Zimbabwe’s platinum miners are owed millions in unpaid export earnings, deepening challenges in a sector already reeling from falling prices. The government requires exporters to keep 70% of foreign currency proceeds, converting the rest into local currency. As the world’s third-largest producer of platinum group metals, Zimbabwe depends on foreign currency to fund imports and repay loans.
Major producers like Valterra Platinum, Zimplats, and Mimosa exported \$690 million worth of platinum group metals in the first half of 2025. Since January, miners have not received the local currency equivalent of their export earnings, a mining chamber official said.

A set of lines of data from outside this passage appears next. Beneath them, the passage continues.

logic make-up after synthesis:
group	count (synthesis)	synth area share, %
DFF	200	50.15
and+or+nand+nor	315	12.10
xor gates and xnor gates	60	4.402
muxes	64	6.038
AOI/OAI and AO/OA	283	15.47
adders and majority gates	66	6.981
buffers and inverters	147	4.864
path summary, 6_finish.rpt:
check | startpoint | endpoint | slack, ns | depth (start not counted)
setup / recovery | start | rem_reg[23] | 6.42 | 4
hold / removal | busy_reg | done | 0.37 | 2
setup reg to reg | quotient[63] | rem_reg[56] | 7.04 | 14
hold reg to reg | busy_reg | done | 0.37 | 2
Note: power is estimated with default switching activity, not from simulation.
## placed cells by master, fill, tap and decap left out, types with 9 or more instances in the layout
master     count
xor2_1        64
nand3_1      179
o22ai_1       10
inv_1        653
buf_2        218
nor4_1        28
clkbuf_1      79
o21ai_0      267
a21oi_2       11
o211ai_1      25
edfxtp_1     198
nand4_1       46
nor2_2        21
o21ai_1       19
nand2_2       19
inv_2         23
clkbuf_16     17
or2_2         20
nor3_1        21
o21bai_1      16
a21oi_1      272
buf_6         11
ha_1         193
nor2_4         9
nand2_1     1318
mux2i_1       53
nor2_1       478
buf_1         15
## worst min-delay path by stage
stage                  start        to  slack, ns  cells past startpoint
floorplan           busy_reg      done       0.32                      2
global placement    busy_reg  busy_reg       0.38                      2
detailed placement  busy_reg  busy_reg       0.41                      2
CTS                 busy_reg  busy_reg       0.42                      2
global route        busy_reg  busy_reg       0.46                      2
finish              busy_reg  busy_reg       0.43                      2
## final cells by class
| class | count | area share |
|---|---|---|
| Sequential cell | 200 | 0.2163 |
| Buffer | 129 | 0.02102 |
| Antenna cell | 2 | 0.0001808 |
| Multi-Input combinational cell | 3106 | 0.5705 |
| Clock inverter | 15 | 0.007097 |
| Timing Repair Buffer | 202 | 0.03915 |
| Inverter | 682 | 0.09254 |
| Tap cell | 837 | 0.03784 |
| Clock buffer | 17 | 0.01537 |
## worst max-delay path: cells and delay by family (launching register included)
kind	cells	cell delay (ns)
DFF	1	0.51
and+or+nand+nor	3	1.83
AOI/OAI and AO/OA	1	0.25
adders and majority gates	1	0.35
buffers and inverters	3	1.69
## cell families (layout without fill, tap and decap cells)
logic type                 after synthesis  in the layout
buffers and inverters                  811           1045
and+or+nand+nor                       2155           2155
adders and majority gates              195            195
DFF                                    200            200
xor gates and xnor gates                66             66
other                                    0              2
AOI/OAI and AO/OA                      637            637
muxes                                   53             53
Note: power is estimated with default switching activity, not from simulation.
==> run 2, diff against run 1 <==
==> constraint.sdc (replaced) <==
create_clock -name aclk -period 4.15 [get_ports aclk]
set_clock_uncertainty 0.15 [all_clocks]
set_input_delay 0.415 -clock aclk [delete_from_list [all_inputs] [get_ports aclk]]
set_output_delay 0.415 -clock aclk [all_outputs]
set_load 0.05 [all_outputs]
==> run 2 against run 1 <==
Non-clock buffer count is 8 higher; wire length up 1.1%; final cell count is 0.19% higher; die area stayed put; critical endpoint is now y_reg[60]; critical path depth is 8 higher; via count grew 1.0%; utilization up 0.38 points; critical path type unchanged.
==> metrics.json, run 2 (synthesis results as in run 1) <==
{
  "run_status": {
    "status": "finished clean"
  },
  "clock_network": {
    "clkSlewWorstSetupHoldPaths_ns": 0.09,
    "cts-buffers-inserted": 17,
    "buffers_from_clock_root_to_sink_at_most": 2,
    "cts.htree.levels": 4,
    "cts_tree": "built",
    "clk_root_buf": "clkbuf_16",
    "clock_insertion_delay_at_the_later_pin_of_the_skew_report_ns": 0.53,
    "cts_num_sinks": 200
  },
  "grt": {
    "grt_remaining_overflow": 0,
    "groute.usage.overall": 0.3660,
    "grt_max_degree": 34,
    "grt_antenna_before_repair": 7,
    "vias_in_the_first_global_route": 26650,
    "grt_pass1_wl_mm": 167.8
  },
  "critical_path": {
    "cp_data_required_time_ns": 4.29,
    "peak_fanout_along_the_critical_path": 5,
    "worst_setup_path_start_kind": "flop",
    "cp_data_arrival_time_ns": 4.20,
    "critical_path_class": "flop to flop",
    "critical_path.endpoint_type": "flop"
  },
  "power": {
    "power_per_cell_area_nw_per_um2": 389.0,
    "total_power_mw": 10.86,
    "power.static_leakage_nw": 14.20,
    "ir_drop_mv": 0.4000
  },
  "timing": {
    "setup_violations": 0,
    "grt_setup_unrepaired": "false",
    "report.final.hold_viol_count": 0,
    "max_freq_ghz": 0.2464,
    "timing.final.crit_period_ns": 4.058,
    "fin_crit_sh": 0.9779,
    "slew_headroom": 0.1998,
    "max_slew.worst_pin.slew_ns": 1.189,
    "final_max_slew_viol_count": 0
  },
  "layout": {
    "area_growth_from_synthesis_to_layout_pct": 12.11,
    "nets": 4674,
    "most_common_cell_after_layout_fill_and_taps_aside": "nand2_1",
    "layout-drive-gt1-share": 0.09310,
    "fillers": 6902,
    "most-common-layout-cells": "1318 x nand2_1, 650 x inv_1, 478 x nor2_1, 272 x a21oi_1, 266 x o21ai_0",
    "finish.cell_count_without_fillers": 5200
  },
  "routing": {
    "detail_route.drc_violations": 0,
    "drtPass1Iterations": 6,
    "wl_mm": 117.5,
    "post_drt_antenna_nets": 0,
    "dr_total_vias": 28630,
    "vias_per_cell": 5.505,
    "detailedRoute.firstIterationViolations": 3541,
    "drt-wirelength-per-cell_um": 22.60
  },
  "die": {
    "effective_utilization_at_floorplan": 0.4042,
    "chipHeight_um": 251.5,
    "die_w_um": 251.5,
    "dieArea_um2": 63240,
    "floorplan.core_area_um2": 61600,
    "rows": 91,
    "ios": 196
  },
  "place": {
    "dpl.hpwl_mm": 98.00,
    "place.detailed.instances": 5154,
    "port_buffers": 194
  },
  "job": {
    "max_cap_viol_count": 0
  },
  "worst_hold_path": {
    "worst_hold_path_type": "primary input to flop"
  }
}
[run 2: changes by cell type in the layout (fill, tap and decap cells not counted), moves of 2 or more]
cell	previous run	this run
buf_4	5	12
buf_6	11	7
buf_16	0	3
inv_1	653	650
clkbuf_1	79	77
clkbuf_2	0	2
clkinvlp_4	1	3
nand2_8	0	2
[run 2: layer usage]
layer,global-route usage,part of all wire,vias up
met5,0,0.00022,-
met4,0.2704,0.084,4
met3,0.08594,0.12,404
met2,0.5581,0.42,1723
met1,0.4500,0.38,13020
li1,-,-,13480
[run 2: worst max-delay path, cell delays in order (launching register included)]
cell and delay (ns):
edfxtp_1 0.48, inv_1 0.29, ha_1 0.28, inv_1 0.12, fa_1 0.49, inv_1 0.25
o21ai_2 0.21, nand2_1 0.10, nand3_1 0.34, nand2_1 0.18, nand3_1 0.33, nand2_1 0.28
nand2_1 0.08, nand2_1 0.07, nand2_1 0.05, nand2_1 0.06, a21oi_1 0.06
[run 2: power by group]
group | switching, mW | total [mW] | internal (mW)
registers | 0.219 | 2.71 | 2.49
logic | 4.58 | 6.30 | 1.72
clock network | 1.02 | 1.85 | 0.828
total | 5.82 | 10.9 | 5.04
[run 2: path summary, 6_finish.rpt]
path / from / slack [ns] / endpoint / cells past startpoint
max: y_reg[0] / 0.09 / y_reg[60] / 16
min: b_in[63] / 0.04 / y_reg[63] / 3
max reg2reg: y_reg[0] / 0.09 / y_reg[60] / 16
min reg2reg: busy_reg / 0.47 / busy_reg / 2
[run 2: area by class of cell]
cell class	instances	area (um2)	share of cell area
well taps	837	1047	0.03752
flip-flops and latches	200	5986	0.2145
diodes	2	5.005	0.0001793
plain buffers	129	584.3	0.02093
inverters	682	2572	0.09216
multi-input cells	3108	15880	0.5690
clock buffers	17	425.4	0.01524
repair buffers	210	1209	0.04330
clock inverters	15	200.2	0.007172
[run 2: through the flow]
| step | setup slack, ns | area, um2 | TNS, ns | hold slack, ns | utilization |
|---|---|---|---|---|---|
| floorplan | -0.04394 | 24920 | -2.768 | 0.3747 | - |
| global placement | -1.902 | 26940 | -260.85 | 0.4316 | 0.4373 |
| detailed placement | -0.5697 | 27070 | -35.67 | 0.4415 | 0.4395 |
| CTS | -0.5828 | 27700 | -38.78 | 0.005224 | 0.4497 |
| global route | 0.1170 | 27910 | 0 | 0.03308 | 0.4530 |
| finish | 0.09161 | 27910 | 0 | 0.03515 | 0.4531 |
File: config.mk
export PLATFORM = sky130hd
export DESIGN_NAME = hlw_cfg
export DESIGN_NICKNAME = d
export VERILOG_FILES = /design/src/design/hlw_pkg.sv /design/src/design/hlw_cfg.sv
export SDC_FILE = /design/constraint.sdc
export NUM_CORES = 1
export LEC_CHECK = 0
export BUFFER_PORTS_ARGS = -buffer_cell sky130_fd_sc_hd__buf_2
export CAP_MARGIN = 10
export CORE_AREA = 5 5 167 169
export DETAILED_ROUTE_END_ITERATION = 16
export DIE_AREA = 0 0 172 174
export GPL_ROUTABILITY_DRIVEN = 1
export PLACE_DENSITY = 0.7
export SLEW_MARGIN = 20
export SYNTH_ARGS = -nofsm -noshare
export SYNTH_HDL_FRONTEND = slang
export SYNTH_SLANG_ARGS = --single-unit
File: constraint.sdc
create_clock -name clk -period 14.95 [get_ports clk]
set_clock_uncertainty 0.15 [all_clocks]
set_input_delay 2.99 -clock clk [delete_from_list [all_inputs] [get_ports clk]]
set_output_delay 2.99 -clock clk [all_outputs]
set_load 0.02 [all_outputs]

Deputy Finance Minister Kuda Mnangagwa confirmed cash flow constraints delayed payments, especially in the revenue-scarce first quarter. He said the government is working with miners to ensure these delays do not hurt operations further.

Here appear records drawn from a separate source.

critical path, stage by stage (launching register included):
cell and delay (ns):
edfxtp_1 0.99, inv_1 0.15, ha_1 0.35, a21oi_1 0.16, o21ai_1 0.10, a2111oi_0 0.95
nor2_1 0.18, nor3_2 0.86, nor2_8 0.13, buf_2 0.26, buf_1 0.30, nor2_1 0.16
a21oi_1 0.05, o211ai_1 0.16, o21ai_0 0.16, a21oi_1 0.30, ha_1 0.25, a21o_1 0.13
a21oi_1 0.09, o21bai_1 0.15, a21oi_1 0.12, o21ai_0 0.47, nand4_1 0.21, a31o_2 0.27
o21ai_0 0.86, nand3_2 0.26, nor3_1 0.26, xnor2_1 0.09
[src/rtl/core/stq_pkg.sv]
// Shared types, codes and constants for the sorted timer event queue.
// Used by every module of the block; depends on nothing else.
package stq_pkg;

    // Field widths fixed by the interface.
    localparam int CMD_W    = 2;
    localparam int DELTA_W  = 32;
    localparam int TAG_W    = 16;
    localparam int TIME_W   = 48;
    localparam int KIND_W   = 2;
    localparam int STATUS_W = 2;

    // Largest tick value; deadlines and the tick counter stop here.
    localparam logic [TIME_W-1:0] TIME_MAX = {TIME_W{1'b1}};

    // Default number of table entries and the cap on events fired per tick.
    localparam int DEF_QUEUE_DEPTH = 16;
    localparam int MAX_RESULTS     = 16;
    localparam int FIRE_CNT_W      = $clog2(MAX_RESULTS);

    // Slots in the queue between the front and back ends (a power of two).
    localparam int JOB_SLOTS = 2;
    localparam int JOB_PTR_W = $clog2(JOB_SLOTS);

    // Command codes on the input.
    localparam logic [CMD_W-1:0] CMD_TICK   = 2'd0;
    localparam logic [CMD_W-1:0] CMD_INSERT = 2'd1;
    localparam logic [CMD_W-1:0] CMD_DROP   = 2'd2;

    // Result kinds.
    localparam logic [KIND_W-1:0] KIND_FIRED  = 2'd0;
    localparam logic [KIND_W-1:0] KIND_IDLE   = 2'd1;
    localparam logic [KIND_W-1:0] KIND_INSERT = 2'd2;
    localparam logic [KIND_W-1:0] KIND_DROP   = 2'd3;

    // Result status codes.
    localparam logic [STATUS_W-1:0] STATUS_OK        = 2'd0;
    localparam logic [STATUS_W-1:0] STATUS_FULL      = 2'd1;
    localparam logic [STATUS_W-1:0] STATUS_NOT_FOUND = 2'd2;

    // Operation carried from the front end to the back end.
    typedef enum logic [1:0] {
        OP_TICK,
        OP_INSERT,
        OP_DROP
    } t_op;

    // One queued job.
    typedef struct packed {
        t_op                op;
        logic [DELTA_W-1:0] delta;
        logic [TAG_W-1:0]   tag;
    } t_job;

    // Back end sequencer states.
    typedef enum logic {
        ST_IDLE,
        ST_FIRE
    } t_state;

    // Per-cycle actions decided by the back end sequencer.
    typedef struct packed {
        logic pop;
        logic do_insert;
        logic do_drop;
        logic do_tick;
        logic do_fire;
        logic load_out;
    } t_back_ctl;

endpackage
### config.mk
export PLATFORM = sky130hd
export DESIGN_NAME = decimal_limb_multiplier
export DESIGN_NICKNAME = d
export VERILOG_FILES = /design/src/rtl/dlm_pkg.sv /design/src/rtl/dlm_ram.sv /design/src/rtl/dlm_serial_mac.sv /design/src/rtl/decimal_limb_multiplier.sv
export SDC_FILE = /design/constraint.sdc
export NUM_CORES = 1
export LEC_CHECK = 0
export CAP_MARGIN = 25
export CORE_ASPECT_RATIO = 0.7
export CORE_UTILIZATION = 45
export CTS_CLUSTER_DIAMETER = 40
export DETAILED_ROUTE_END_ITERATION = 10
export DONT_BUFFER_PORTS = 1
export GPL_ROUTABILITY_DRIVEN = 0
export GPL_TIMING_DRIVEN = 0
export PLACE_DENSITY = 0.67
export SLEW_MARGIN = 15
export SYNTH_ARGS = -nofsm -noshare
export SYNTH_HDL_FRONTEND = slang
export SYNTH_SLANG_ARGS = --single-unit
export TNS_END_PERCENT = 1
### constraint.sdc
create_clock -name clk -period 5.1 [get_ports clk]
set_clock_uncertainty 0.15 [all_clocks]
set_input_delay 0.255 -clock clk [delete_from_list [all_inputs] [get_ports clk]]
set_output_delay 0.255 -clock clk [all_outputs]
set_load 0.1 [all_outputs]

Platinum group metals, used in vehicle emission control, rank as Zimbabwe’s second most valuable mineral export after gold. Gold exports jumped to \$1.8 billion in the first half of 2025, up from \$870 million a year earlier due to high prices.
Gold producers also criticize the foreign currency retention rule, which reduces their income by forcing conversion into an overvalued local currency. Zimbabwe’s mining industry struggles amid currency controls, highlighting the tension between economic policy and supporting key export sectors.